:: WHAT IS NEEDED ::
For this exercise, reproduce the entries below exactly, but only from the line containing "4 | 80.08 |" through the line containing "22 | 110.1 |", both included.

:: EXTRACTED INFORMATION ::

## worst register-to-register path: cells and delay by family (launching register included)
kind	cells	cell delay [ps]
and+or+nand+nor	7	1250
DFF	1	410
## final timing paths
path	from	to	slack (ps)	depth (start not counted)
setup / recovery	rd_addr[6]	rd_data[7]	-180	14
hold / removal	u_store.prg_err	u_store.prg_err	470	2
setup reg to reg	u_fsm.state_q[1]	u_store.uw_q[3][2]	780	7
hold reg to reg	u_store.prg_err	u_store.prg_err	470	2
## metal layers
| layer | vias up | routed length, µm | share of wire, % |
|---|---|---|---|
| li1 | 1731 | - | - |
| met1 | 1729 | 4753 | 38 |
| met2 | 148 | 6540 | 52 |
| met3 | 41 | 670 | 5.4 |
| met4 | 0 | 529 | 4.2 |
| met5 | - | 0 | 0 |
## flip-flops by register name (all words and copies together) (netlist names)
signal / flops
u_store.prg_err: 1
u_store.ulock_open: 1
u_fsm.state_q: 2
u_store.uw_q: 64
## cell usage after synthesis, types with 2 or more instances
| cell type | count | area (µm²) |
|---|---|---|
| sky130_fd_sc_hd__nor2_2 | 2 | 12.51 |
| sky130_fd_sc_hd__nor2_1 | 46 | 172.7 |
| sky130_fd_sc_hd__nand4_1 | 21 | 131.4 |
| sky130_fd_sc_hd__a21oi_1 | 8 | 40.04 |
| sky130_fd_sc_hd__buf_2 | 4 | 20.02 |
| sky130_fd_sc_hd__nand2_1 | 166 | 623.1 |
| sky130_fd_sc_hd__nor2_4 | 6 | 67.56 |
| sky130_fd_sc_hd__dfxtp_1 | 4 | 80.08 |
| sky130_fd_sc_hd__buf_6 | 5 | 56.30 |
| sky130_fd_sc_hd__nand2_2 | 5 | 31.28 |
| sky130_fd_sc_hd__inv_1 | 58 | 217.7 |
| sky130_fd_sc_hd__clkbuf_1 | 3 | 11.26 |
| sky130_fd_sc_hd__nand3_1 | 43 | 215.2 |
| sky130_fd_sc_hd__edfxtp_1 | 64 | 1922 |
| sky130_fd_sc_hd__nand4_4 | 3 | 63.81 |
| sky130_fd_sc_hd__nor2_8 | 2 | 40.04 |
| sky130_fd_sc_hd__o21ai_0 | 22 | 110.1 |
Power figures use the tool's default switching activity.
### config.mk
export PLATFORM = sky130hd
export DESIGN_NAME = stat_snap_bank
export DESIGN_NICKNAME = d
export VERILOG_FILES = /design/src/rtl/stat_bank_pkg.sv /design/src/rtl/stat_counter.sv /design/src/rtl/stat_rollover.sv /design/src/rtl/stat_regfile.sv /design/src/rtl/stat_snap_bank.sv
export SDC_FILE = /design/constraint.sdc
export NUM_CORES = 2
export LEC_CHECK = 0
export BUFFER_PORTS_ARGS = -buffer_cell sky130_fd_sc_hd__buf_2
export CORE_ASPECT_RATIO = 1.1
export CORE_UTILIZATION = 35
export CTS_BUF_LIST = sky130_fd_sc_hd__clkbuf_8
export CTS_CLUSTER_DIAMETER = 200
export DETAILED_ROUTE_END_ITERATION = 16
export PLACE_DENSITY = 0.55
export SKIP_CTS_REPAIR_TIMING = 1
export SYNTH_ARGS = -nofsm -noshare
export SYNTH_HDL_FRONTEND = slang
export SYNTH_SLANG_ARGS = --single-unit
export TNS_END_PERCENT = 10
### constraint.sdc
create_clock -name clk -period 3.5 [get_ports clk]
set_input_delay 0.175 -clock clk [delete_from_list [all_inputs] [get_ports clk]]
set_output_delay 0.175 -clock clk [all_outputs]
set_load 0.03 [all_outputs]
===== src/rtl/wdt_pkg.sv =====
package wdt_pkg;
    localparam int ADDR_W = 4;
    localparam int DATA_W = 32;
    localparam logic [DATA_W-1:0] KICK_KEY = 32'h0000_0076;
    localparam int BASE_EXP = 16;

    typedef enum logic [1:0] {
        SEL_CTRL  = 2'd0,
        SEL_RANGE = 2'd1,
        SEL_COUNT = 2'd2,
        SEL_KICK  = 2'd3
    } reg_sel_e;

    typedef enum logic {
        RESP_RESET = 1'b0,
        RESP_IRQ   = 1'b1
    } resp_mode_e;

    typedef struct packed {
        resp_mode_e mode;
        logic       en;
    } ctrl_t;

    typedef struct packed {
        logic [3:0] init_code;
        logic [3:0] run_code;
    } range_t;

    typedef struct packed {
        logic arm;
        logic kick;
    } cmd_t;

    function automatic int period_exp(input logic [3:0] code, input int shift);
        return BASE_EXP + int'(code) - shift;
    endfunction
endpackage


===== src/rtl/wdt_regs.sv =====
module wdt_regs
    import wdt_pkg::*;
#(
    parameter int CNT_W = 18
) (
    input  logic              clk,
    input  logic              rst,
    input  logic [ADDR_W-1:0] bus_addr,
    input  logic              bus_we,
    input  logic [DATA_W-1:0] bus_wdata,
    input  logic [CNT_W-1:0]  cnt,
    output logic [DATA_W-1:0] bus_rdata,
    output ctrl_t             ctrl,
    output range_t            range,
    output cmd_t              cmd
);
    reg_sel_e sel;
    logic     aligned;
    logic     wr_ctrl, wr_range, wr_kick;

    assign sel      = reg_sel_e'(bus_addr[3:2]);
    assign aligned  = (bus_addr[1:0] == 2'b00);
    assign wr_ctrl  = bus_we && aligned && (sel == SEL_CTRL);
    assign wr_range = bus_we && aligned && (sel == SEL_RANGE);
    assign wr_kick  = bus_we && aligned && (sel == SEL_KICK);

    assign cmd.arm  = wr_ctrl && bus_wdata[0] && !ctrl.en;
    assign cmd.kick = wr_kick && (bus_wdata == KICK_KEY) && ctrl.en;

    always_ff @(posedge clk) begin
        if (rst) begin
            ctrl  <= '{mode: RESP_RESET, en: 1'b0};
            range <= '0;
        end else begin
            if (wr_ctrl) begin
                ctrl.en   <= ctrl.en | bus_wdata[0];
                ctrl.mode <= resp_mode_e'(bus_wdata[1]);
            end
            if (wr_range) begin
                range <= bus_wdata[7:0];
            end
        end
    end

    always_comb begin
        bus_rdata = '0;
        if (aligned) begin
            unique case (sel)
                SEL_CTRL:  bus_rdata = DATA_W'(ctrl);
                SEL_RANGE: bus_rdata = DATA_W'(range);
                SEL_COUNT: bus_rdata = DATA_W'(cnt);
                SEL_KICK:  bus_rdata = '0;
            endcase
        end
    end
endmodule


===== src/rtl/wdt_counter.sv =====
module wdt_counter
    import wdt_pkg::*;
#(
    parameter int SHIFT = 14,
    parameter int CNT_W = 18
) (
    input  logic             clk,
    input  logic             rst,
    input  logic             en,
    input  cmd_t             cmd,
    input  range_t           range,
    output logic [CNT_W-1:0] cnt,
    output logic             expire
);
    logic [CNT_W-1:0] init_load, run_load;

    always_comb begin
        init_load = (CNT_W'(1) << period_exp(range.init_code, SHIFT)) - CNT_W'(1);
        run_load  = (CNT_W'(1) << period_exp(range.run_code, SHIFT)) - CNT_W'(1);
    end

    assign expire = en && (cnt == '0) && !cmd.kick;

    always_ff @(posedge clk) begin
        if (rst) begin
            cnt <= '0;
        end else if (cmd.arm) begin
            cnt <= init_load;
        end else if (cmd.kick || expire) begin
            cnt <= run_load;
        end else if (en) begin
            cnt <= cnt - CNT_W'(1);
        end
    end
endmodule


===== src/rtl/wdt_response.sv =====
module wdt_response
    import wdt_pkg::*;
#(
    parameter int RST_LEN = 8
) (
    input  logic       clk,
    input  logic       rst,
    input  logic       expire,
    input  logic       kick,
    input  resp_mode_e mode,
    output logic       irq,
    output logic       sys_rst
);
    localparam int PW = $clog2(RST_LEN + 1);

    logic [PW-1:0] pulse_left;
    logic          fire;

    assign fire    = expire && ((mode == RESP_RESET) || irq);
    assign sys_rst = (pulse_left != '0);

    always_ff @(posedge clk) begin
        if (rst) begin
            irq        <= 1'b0;
            pulse_left <= '0;
        end else begin
            if (kick || fire) begin
                irq <= 1'b0;
            end else if (expire) begin
                irq <= 1'b1;
            end
            if (fire) begin
                pulse_left <= PW'(RST_LEN);
            end else if (pulse_left != '0) begin
                pulse_left <= pulse_left - PW'(1);
            end
        end
    end
endmodule


===== src/rtl/wdt_top.sv =====
module wdt_top
    import wdt_pkg::*;
#(
    parameter int SHIFT   = 0,
    parameter int RST_LEN = 8
) (
    input  logic              clk,
    input  logic              rst,
    input  logic [ADDR_W-1:0] bus_addr,
    input  logic              bus_we,
    input  logic [DATA_W-1:0] bus_wdata,
    output logic [DATA_W-1:0] bus_rdata,
    output logic              irq_o,
    output logic              sys_rst_o
);
    localparam int CNT_W = BASE_EXP + 16 - SHIFT;

    ctrl_t            ctrl;
    range_t           range;
    cmd_t             cmd;
    logic [CNT_W-1:0] cnt;
    logic             expire;
    logic             en_w;
    logic             mode_w;
    logic             kick_w;
    logic [3:0]       run_code_w;

    assign en_w       = ctrl.en;
    assign mode_w     = ctrl.mode;
    assign kick_w     = cmd.kick;
    assign run_code_w = range.run_code;

    wdt_regs #(.CNT_W(CNT_W)) u_regs (
        .clk       (clk),
        .rst       (rst),
        .bus_addr  (bus_addr),
        .bus_we    (bus_we),
        .bus_wdata (bus_wdata),
        .cnt       (cnt),
        .bus_rdata (bus_rdata),
        .ctrl      (ctrl),
        .range     (range),
        .cmd       (cmd)
    );

    wdt_counter #(.SHIFT(SHIFT), .CNT_W(CNT_W)) u_counter (
        .clk    (clk),
        .rst    (rst),
        .en     (ctrl.en),
        .cmd    (cmd),
        .range  (range),
        .cnt    (cnt),
        .expire (expire)
    );

    wdt_response #(.RST_LEN(RST_LEN)) u_resp (
        .clk     (clk),
        .rst     (rst),
        .expire  (expire),
        .kick    (cmd.kick),
        .mode    (ctrl.mode),
        .irq     (irq_o),
        .sys_rst (sys_rst_o)
    );
endmodule


===== config.mk =====
export PLATFORM = sky130hd
export DESIGN_NAME = wdt_top
export DESIGN_NICKNAME = d
export VERILOG_FILES = /design/src/rtl/wdt_pkg.sv /design/src/rtl/wdt_regs.sv /design/src/rtl/wdt_counter.sv /design/src/rtl/wdt_response.sv /design/src/rtl/wdt_top.sv
export SDC_FILE = /design/constraint.sdc
export NUM_CORES = 1
export LEC_CHECK = 0
export BUFFER_PORTS_ARGS = -buffer_cell sky130_fd_sc_hd__buf_2
export CAP_MARGIN = 20
export CORE_ASPECT_RATIO = 0.6
export CORE_MARGIN = 3
export CORE_UTILIZATION = 57
export CTS_BUF_LIST = sky130_fd_sc_hd__clkbuf_8
export CTS_CLUSTER_DIAMETER = 30
export DETAILED_ROUTE_END_ITERATION = 10
export GPL_TIMING_DRIVEN = 0
export HOLD_SLACK_MARGIN = 0.05
export PLACE_DENSITY = 0.83
export SYNTH_ARGS = -nofsm -noshare
export SYNTH_HDL_FRONTEND = slang
export SYNTH_SLANG_ARGS = --single-unit

===== constraint.sdc =====
create_clock -name clk -period 2.9 [get_ports clk]
set_input_delay 0 -clock clk [delete_from_list [all_inputs] [get_ports clk]]
set_output_delay 0 -clock clk [all_outputs]
set_load 0.005 [all_outputs]

==> results_dict.tcl, run 1 <==
set metrics [dict create \
    endpoint_kind "register" \
    grt_max_degree 17 \
    grt_pass1_vias 3639 \
    ys.flop_type "dfxtp_1" \
    setup_tns_ns 0 \
    antenna_cells 0 \
    ys_seq_elements 47 \
    grt_overflow_total 0 \
    synth_edf_count 0 \
    root_buffer "clkbuf_8" \
    total_leakage_power_uw 0.00184 \
    async_flop_share 0 \
    power.total_uw 1700 \
    portBuffers 71 \
    grt_pass1_wl_um 18500 \
    vias_per_cell 6.48 \
    outcome "completed" \
    antenna_found_initial 0 \
    finalHoldViolations 0 \
    fmax_mhz 351 \
    cts_made_buffers 5 \
    grt_usage 0.331 \
    clk_pin_slew_ns 0.10 \
    place_inst 614 \
    start_util 0.609 \
    min_period_ns 2.85 \
    drtIter0Drc 436 \
    layout-drive-gt1-share 0.195 \
    rows 21 \
    gp_congestion 0.989 \
    synth_cell_types 67 \
    rsz0062_at_grt "true" \
    routed_wl_um 12000 \
    die_w_um 107 \
    hpwl_um 9010 \
    instances_no_fill 630 \
    ys_warn_count 0 \
    die_area_sq_um 7150 \
    clock-sinks 47 \
    coreArea_sq_um 5750 \
    maxSlewViolCount 0 \
    powerDensity_nw_per_um2 408 \
    final_common_cell "buf_2" \
    cts_tree "done" \
    startpoint_type "register" \
    whs_ns 0.0748 \
    synth.avg_cell_area_sq_um 7.57 \
    required_ns 3.12 \
    htreeDepth 2 \
    irDropWorstVdd_uv 224 \
    slew_headroom 0.397 \
    worstMarginPinSlew_ns 0.897 \
    final-setup-viol-count 0 \
    dp_worst_setup_slack_ns 0.0585 \
    synthCells 463 \
    first_pass_iters 6 \
    worst-path-max-fanout 8 \
    drc 0 \
    setup_slack_ns 0.0481 \
    wl_per_cell_um 19.1 \
    nets 594 \
    crit_type "reg2reg" \
    die_h_um 66.7 \
    cap_violations 0 \
    synth.cell_area_sq_um 3500 \
    ioPinCount 73 \
    min_path_type "in2reg" \
    mostFrequentLayoutCells "buf_2 (74), nor2_1 (54), dfxtp_1 (47)" \
    insertion_delay_ns 0.31 \
    clockBufferDepth 2 \
    fin_crit_sh 0.983 \
    final_antenna_net_count 0 \
    vias 4084 \
    fin_skew_ns 0.0110 \
    ys_seq_area_frac 0.269 \
    arrival_ns 3.07 \
    area_delta_synth_final_pct 18.9 \
    synth_nets 508 \
]
## metal layers
layer  track usage  up-vias  part of all wire
met4        0.0718        0             0.013
met3        0.0755       28              0.14
li1              -     1891                 -
met1         0.473     1863              0.44
met5             0        -                 0
met2         0.506      302              0.41
## critical path, stage by stage (launching register included)
cell,delay [ns]
dfxtp_1,0.38
or4_1,0.54
buf_2,0.19
nor4_2,0.75
nand3_1,0.20
xor2_1,0.19
mux2_2,0.26
o31ai_1,0.24
## stage by stage
| step | utilization | instance area, sq um |
|---|---|---|
| final | 0.724 | 4170 |
| after global routing | 0.724 | 4170 |
| after CTS | 0.718 | 4130 |
| after detailed placement | 0.688 | 3960 |
| after global placement | 0.688 | 3960 |
| after floorplan | - | 3500 |
## repair_timing
item | CTS | global route
hold buffers | 8 | 0
setup endpoints to repair | 0 | 23
resized for setup | 0 | 6
setup buffers | 0 | 0
hold endpoints to repair | 9 | 0
## power breakdown
group	switching [uW]	internal (uW)	total (uW)
Sequential	41.4	684	725
Clock	254	173	427
Combinational	318	230	548
## layout make-up
class                   instances  area [sq um]
plain buffers                  31           128
clock buffers                   5          68.8
clock inverters                 3          23.8
fillers                       466          1590
inverters                      14          52.6
multi-input cells             371          2420
flip-flops and latches         47           941
well taps                      80           100
repair buffers                 79           435
## cell usage after synthesis (6+ instances only)
library cell | count | area [sq um]
xnor2_1 | 10 | 87.6
a31oi_1 | 9 | 56.3
nand2b_1 | 6 | 37.5
and3_1 | 26 | 163
xor2_1 | 8 | 70.1
nor4_1 | 14 | 87.6
nor2_1 | 54 | 203
mux2i_1 | 11 | 110
inv_1 | 13 | 48.8
dfxtp_1 | 47 | 941
ha_1 | 6 | 75.1
nand4_1 | 6 | 37.5
nor3_1 | 13 | 65.1
nand2_1 | 38 | 143
o211ai_1 | 7 | 52.6
o21a_1 | 11 | 82.6
o21ai_0 | 19 | 95.1
or3_1 | 8 | 50.1
clkbuf_1 | 25 | 93.8
a22oi_1 | 7 | 52.6
a21oi_1 | 22 | 110
nand3_1 | 13 | 65.1
or4_1 | 7 | 52.6
## worst paths after layout
| check | start | endpoint | slack, ns | cells after the start |
|---|---|---|---|---|
| max | u_counter.cnt[4] | u_counter.cnt[29] | 0.05 | 7 |
| min | bus_addr[0] | u_regs.ctrl[1] | 0.07 | 4 |
| max reg2reg | u_counter.cnt[4] | u_counter.cnt[29] | 0.05 | 7 |
| min reg2reg | u_regs.ctrl[1] | u_regs.ctrl[1] | 0.51 | 2 |
## state kept, by name, summed over array words and instances (netlist names)
register and count:
u_resp.pulse_left 4, u_regs.range 8, u_counter.cnt 32, u_regs.ctrl 2, u_resp.irq 1
## logic make-up (layout without fill, tap and decap cells)
group           count (synthesis)  after routing  synth area share
simple gates                  215            215             0.334
compound gates                120            120             0.245
flops                          47             47             0.269
buf+inv                        45            132            0.0514
xor+xnor                       18             18            0.0450
mux                            12             12            0.0346
fa+ha+maj                       6              6            0.0214
Power figures use the tool's default switching activity.
==> inputs of run 2 (changes only) <==
--- a/config.mk
+++ b/config.mk
@@ -16,6 +16,7 @@
 export GPL_TIMING_DRIVEN = 0
 export HOLD_SLACK_MARGIN = 0.05
 export PLACE_DENSITY = 0.83
+export REMOVE_ABC_BUFFERS = 1
 export SYNTH_ARGS = -nofsm -noshare
 export SYNTH_HDL_FRONTEND = slang
 export SYNTH_SLANG_ARGS = --single-unit
==> run 2 against run 1 <==
Net effect: register-to-register slack about the same; power rose by 4.8%; global-route usage down 2.1 points; maximum frequency barely moved; wire length down 6.9%; via count fell by 2.9%; final cell count fell by 4.3%; hold slack got worse by 0.0076 ns; first-iteration DRC count rose by 52%.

:: EXERCISE ANSWER ::
| sky130_fd_sc_hd__dfxtp_1 | 4 | 80.08 |
| sky130_fd_sc_hd__buf_6 | 5 | 56.30 |
| sky130_fd_sc_hd__nand2_2 | 5 | 31.28 |
| sky130_fd_sc_hd__inv_1 | 58 | 217.7 |
| sky130_fd_sc_hd__clkbuf_1 | 3 | 11.26 |
| sky130_fd_sc_hd__nand3_1 | 43 | 215.2 |
| sky130_fd_sc_hd__edfxtp_1 | 64 | 1922 |
| sky130_fd_sc_hd__nand4_4 | 3 | 63.81 |
| sky130_fd_sc_hd__nor2_8 | 2 | 40.04 |
| sky130_fd_sc_hd__o21ai_0 | 22 | 110.1 |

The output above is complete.